マリアの不安を嗅ぎ取ったアイグルは、すかさず答えた。

「だがすぐには着かない。途中でシードに立ち寄って休んでからハーツの国に向かおう」

「シードは、アルムとハーツの間に位置する小さな国です。漁業が盛んなので、美味しい魚が食べれるかもしれませんね」

兄妹にそう説明された。

「お魚ね…。ふふ、楽しみになってきたわ」

マリアは美味しいものが食べれると聞き、やる気になったようだ。

「美味しいものいっぱい食べようね、マリア」

「ええ。そのためにも頑張りましょう」

シンクのワクワクした声を聞き、マリアは力強く頷いた。



次々に襲いかかってくる動物をなんとか退ているうちに、すっかり日が暮れてしまったらしい。

マリアたちは野宿の準備をしていた。

「うーん…今日中にはシードに着く予定だったんだが。アテが外れたな」

アイグルは火をくべながらひとりごちた。

「ごめんなさい、アイグル、キャナリ…。足を引っ張ってしまって」

マリアは頭を下げた。

旅を始めて気づいたことだが、動物は割と頻繁に人間を襲ってくるのだ。訓練したとはいえ、マリアはまだ戦いに慣れていない。全員でマリアをフォローした分、余計な時間がかかってしまったのだ。

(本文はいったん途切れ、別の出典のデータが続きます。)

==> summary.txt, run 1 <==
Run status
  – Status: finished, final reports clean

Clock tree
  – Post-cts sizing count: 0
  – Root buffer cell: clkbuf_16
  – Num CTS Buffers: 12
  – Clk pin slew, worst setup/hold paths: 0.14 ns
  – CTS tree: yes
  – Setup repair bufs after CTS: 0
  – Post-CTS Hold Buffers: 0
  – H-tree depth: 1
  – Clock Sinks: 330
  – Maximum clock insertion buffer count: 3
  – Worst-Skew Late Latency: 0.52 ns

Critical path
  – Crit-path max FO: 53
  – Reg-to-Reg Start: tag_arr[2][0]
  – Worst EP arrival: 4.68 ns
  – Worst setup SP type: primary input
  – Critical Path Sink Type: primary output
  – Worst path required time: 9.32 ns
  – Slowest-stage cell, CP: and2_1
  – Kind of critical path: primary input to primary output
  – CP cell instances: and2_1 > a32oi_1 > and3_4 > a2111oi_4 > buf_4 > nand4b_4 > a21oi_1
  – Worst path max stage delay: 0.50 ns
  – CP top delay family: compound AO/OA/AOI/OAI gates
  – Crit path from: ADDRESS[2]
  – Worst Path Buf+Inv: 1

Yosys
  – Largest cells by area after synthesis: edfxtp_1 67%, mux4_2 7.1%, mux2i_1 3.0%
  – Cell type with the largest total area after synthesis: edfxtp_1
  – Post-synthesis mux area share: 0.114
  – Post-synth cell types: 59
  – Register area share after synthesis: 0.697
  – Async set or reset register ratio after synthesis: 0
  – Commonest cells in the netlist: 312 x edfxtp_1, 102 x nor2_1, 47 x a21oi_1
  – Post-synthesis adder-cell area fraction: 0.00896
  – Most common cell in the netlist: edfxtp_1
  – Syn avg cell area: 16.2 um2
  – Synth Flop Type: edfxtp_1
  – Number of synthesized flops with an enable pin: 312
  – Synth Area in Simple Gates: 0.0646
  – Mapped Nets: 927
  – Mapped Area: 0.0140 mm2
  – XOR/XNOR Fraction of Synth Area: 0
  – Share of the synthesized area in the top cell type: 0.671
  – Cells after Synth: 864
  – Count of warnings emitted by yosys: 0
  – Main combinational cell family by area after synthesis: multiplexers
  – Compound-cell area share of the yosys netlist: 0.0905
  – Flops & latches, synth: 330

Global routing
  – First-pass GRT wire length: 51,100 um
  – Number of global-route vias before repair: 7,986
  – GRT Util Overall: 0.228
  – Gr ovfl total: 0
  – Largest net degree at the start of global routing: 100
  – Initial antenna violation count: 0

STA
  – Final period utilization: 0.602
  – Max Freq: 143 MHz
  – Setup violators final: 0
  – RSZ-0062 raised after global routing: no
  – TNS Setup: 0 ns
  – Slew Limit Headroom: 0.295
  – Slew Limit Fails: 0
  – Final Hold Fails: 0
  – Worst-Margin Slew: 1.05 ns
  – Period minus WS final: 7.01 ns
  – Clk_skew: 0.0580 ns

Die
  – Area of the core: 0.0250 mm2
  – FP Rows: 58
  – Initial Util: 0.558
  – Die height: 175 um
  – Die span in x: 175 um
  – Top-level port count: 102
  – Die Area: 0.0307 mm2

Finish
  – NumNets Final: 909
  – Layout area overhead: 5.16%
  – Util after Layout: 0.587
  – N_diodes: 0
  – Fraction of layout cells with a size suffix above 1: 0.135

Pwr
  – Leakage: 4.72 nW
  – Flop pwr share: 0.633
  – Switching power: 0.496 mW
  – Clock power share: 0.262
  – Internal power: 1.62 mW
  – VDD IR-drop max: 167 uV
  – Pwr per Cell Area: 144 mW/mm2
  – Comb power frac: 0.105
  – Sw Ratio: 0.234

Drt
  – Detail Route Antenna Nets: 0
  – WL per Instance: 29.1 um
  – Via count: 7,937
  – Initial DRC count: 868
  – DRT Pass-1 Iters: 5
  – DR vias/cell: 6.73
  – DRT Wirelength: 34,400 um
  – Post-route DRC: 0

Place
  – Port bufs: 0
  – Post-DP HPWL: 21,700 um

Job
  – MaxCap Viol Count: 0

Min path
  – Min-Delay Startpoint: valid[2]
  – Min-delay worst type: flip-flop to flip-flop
--- config.mk ---
export PLATFORM = sky130hd
export DESIGN_NAME = l2_prog_seq
export DESIGN_NICKNAME = d
export VERILOG_FILES = /design/src/rtl/l2_prog_seq.sv
export SDC_FILE = /design/constraint.sdc
export NUM_CORES = 1
export LEC_CHECK = 0
export CAP_MARGIN = 20
export CORE_MARGIN = 2
export CORE_UTILIZATION = 53
export DETAILED_ROUTE_END_ITERATION = 6
export MAX_ROUTING_LAYER = met4
export PLACE_DENSITY = 0.75
export SYNTH_ARGS = -nofsm -noshare
export SYNTH_HDL_FRONTEND = slang
export SYNTH_SLANG_ARGS = --single-unit
--- constraint.sdc ---
create_clock -name clk -period 2.5 [get_ports clk]
set_clock_uncertainty 0.15 [all_clocks]
set_input_delay 0.75 -clock clk [delete_from_list [all_inputs] [get_ports clk]]
set_output_delay 0.75 -clock clk [all_outputs]
set_load 0.05 [all_outputs]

アイグルはマリアの下げられた頭部を見て、火の燃え移った木の棒を慌てて振った。

「別に責めていないさ。気にすんなって!」

「愚兄!火のついた木を振り回さないでください!」

アイグルの左右に座っていたキャナリとシンクは、慌てて立ち上がった。

「髪が燃えるかと思った!」

シンクはアイグルに怒った。

「悪いな。燃えてないよな?」

アイグルはシンクに謝ると、彼の髪を確認した。「うん。大丈夫だ」

「アイグルは髪を伸ばさないのかしら?」

マリアは、アイグルに尋ねた。アルムの国の男たちは、皆髪を長く伸ばし、括っていたのだ。そしてモザールを使い髪を整えていた。しかし、アイグルの髪にアランジしたような形跡はなく、髪の毛も無造作に伸ばしていた。アルムの男たちと比較すると、アイグルの姿はとても浮いていた。

「どういうことだ?」

アイグルは顎を引いて、マリアに続きを促した。

「ずっと気になっていたの。アイグルって、周りの男たちと違うわよね」

「…そうだな。たしかに、髪をこうしてることに理由はあるんだが」

アイグルは焚き火に視線を落とした。火が、パチパチと音を立てた。

火の光は、アイグルたちの顔をほのかなオレンジに染めた。目を伏せたアイグルは、シンクにちらりと視線をやって、再び手元を見下ろした。ややあって、

「今教えるのはまだ早い、かな」

その笑顔は、なんとも言えない表情をしていたので、マリアは何も言えなかった。

「さ、飯食うぞ。妹、何を作る?」

「デア肉の丸焼きにいたしましょう。兄さん」

兄妹の手によって振舞われたデア肉の丸焼きは、中まで火が通っていて大変美味しかった。